Material supplied:
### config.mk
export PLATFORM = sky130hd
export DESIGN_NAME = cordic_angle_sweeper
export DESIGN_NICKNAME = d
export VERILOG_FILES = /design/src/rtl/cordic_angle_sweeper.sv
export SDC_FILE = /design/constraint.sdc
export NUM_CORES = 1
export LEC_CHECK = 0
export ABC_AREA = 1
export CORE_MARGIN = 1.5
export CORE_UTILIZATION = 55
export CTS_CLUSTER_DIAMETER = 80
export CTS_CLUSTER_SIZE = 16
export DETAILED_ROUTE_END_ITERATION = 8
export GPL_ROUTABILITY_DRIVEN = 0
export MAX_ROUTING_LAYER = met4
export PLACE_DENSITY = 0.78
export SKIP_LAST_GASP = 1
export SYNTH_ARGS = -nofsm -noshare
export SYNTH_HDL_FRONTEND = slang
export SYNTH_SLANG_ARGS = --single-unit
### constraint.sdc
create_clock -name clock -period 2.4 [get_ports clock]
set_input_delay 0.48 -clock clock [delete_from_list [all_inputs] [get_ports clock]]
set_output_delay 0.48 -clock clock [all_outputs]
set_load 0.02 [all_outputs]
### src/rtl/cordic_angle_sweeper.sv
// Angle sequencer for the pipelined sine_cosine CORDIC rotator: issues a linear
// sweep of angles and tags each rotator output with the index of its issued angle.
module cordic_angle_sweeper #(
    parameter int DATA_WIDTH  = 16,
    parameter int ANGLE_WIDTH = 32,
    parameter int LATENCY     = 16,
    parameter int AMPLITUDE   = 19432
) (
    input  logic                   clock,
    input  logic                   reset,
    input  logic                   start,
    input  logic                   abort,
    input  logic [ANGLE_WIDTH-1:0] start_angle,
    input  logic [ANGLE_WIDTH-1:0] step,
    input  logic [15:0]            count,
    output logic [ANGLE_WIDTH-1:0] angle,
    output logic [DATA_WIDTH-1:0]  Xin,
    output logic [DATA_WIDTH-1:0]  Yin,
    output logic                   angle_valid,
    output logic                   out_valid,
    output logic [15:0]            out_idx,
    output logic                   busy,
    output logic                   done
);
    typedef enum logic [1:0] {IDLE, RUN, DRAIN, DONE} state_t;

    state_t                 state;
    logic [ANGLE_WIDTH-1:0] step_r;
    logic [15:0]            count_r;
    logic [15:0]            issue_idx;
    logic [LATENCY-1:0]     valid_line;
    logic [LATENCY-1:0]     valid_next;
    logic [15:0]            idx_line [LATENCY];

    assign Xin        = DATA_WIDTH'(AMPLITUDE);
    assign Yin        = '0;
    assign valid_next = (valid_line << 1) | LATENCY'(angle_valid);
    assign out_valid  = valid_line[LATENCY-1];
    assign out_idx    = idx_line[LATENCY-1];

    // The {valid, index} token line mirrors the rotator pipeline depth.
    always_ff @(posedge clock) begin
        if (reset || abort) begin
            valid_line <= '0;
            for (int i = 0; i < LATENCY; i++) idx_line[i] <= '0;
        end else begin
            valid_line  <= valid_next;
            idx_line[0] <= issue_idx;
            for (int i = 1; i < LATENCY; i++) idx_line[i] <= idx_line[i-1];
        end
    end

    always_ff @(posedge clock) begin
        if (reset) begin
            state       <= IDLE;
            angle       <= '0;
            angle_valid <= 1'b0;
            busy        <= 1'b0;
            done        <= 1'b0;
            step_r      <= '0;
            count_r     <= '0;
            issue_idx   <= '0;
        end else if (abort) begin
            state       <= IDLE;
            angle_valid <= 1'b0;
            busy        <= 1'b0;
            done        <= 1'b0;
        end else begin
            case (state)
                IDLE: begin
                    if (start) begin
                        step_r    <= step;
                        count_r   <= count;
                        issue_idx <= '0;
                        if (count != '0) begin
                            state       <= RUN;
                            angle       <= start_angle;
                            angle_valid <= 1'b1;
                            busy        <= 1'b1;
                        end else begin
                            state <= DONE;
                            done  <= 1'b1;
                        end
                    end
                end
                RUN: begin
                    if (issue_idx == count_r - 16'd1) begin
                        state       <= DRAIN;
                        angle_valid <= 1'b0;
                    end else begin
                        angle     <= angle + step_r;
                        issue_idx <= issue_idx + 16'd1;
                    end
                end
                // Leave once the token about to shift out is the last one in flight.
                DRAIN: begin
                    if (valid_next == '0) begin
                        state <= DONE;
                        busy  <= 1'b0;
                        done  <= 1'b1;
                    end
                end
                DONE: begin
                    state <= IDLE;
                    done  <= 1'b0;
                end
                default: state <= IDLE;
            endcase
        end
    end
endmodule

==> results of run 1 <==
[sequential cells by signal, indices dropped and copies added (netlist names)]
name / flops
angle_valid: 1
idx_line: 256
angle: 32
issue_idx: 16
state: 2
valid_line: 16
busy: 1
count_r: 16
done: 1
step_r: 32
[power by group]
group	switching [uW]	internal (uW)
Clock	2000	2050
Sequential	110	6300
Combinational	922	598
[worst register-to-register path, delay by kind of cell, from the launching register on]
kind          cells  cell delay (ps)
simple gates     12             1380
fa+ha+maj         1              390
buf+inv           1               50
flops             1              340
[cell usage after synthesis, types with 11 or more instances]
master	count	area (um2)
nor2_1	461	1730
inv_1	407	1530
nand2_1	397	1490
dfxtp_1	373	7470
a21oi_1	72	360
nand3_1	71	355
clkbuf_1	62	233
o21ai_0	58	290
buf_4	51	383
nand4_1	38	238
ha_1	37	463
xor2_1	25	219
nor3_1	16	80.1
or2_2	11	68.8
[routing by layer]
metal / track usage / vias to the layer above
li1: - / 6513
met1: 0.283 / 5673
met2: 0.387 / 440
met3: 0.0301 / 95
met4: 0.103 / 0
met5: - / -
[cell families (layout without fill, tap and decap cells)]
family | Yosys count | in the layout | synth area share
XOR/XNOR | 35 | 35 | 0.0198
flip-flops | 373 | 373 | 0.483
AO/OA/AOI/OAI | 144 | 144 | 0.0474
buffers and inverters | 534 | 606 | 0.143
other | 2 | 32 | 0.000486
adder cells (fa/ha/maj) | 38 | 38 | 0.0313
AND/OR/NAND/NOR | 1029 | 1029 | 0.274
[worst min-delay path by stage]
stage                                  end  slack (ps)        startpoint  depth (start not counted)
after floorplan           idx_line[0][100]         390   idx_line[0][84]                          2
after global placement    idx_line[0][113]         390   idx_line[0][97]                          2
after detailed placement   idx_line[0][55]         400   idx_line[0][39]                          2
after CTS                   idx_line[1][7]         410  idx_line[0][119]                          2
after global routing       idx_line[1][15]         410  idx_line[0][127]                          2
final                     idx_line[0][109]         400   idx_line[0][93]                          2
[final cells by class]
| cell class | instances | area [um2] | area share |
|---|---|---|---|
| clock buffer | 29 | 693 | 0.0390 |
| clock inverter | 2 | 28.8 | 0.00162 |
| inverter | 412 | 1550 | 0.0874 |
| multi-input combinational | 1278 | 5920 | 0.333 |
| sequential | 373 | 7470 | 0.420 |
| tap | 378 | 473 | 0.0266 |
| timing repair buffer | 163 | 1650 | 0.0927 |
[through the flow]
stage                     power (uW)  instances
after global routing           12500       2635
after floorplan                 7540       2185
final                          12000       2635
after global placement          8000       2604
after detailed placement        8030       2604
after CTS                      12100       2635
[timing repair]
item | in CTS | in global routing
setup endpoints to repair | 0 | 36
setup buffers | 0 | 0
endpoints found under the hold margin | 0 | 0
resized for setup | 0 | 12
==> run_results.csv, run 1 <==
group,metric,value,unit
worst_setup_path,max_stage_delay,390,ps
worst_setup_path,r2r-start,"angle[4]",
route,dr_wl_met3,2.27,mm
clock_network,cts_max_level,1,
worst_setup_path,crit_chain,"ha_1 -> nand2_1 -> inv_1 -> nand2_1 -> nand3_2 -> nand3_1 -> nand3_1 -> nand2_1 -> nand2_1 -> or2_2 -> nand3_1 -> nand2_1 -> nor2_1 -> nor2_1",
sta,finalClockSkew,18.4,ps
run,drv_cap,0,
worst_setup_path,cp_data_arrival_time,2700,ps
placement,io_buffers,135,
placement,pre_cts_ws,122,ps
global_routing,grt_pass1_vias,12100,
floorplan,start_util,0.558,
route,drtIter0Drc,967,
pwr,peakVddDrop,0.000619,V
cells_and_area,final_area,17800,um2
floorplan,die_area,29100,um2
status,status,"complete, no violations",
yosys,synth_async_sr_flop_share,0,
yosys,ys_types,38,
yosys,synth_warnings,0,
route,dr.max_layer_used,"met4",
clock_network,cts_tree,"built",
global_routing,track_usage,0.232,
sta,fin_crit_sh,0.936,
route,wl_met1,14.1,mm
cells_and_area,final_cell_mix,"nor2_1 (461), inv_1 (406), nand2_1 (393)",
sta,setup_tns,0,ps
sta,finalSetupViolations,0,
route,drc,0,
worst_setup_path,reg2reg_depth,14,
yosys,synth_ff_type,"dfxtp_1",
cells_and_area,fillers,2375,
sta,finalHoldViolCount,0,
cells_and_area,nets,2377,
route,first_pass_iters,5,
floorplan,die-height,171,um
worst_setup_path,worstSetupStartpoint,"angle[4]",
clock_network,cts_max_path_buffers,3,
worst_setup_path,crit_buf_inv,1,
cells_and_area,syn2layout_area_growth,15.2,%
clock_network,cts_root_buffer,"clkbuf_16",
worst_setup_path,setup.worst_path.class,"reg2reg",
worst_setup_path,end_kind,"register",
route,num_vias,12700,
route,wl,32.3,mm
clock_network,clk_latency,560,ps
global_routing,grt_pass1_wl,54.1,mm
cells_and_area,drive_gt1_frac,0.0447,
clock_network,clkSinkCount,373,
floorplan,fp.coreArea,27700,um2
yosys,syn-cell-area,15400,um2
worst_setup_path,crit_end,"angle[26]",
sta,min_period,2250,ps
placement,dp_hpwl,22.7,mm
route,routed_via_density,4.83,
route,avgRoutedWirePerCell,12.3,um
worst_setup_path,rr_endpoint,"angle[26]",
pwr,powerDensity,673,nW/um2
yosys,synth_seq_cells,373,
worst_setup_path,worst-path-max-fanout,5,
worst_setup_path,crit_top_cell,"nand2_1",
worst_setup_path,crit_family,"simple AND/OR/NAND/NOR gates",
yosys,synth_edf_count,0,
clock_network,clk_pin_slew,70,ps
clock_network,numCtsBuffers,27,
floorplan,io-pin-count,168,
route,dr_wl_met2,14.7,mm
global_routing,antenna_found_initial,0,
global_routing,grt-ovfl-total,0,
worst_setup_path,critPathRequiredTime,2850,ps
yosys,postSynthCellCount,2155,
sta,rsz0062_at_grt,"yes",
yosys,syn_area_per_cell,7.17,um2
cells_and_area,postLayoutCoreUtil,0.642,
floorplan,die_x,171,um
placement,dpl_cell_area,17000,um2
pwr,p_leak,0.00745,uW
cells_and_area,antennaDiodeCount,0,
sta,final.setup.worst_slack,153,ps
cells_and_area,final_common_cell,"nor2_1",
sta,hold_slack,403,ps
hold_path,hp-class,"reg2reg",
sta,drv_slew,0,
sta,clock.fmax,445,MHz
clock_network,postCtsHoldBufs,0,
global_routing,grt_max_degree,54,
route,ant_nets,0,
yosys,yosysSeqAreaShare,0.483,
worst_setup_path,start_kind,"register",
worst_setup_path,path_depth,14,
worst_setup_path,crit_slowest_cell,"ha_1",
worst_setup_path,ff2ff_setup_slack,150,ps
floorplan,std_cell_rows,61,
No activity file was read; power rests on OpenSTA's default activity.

The task: In the entries above, find each line with "simple" and copy it.

Your response:
simple gates     12             1380
worst_setup_path,crit_family,"simple AND/OR/NAND/NOR gates",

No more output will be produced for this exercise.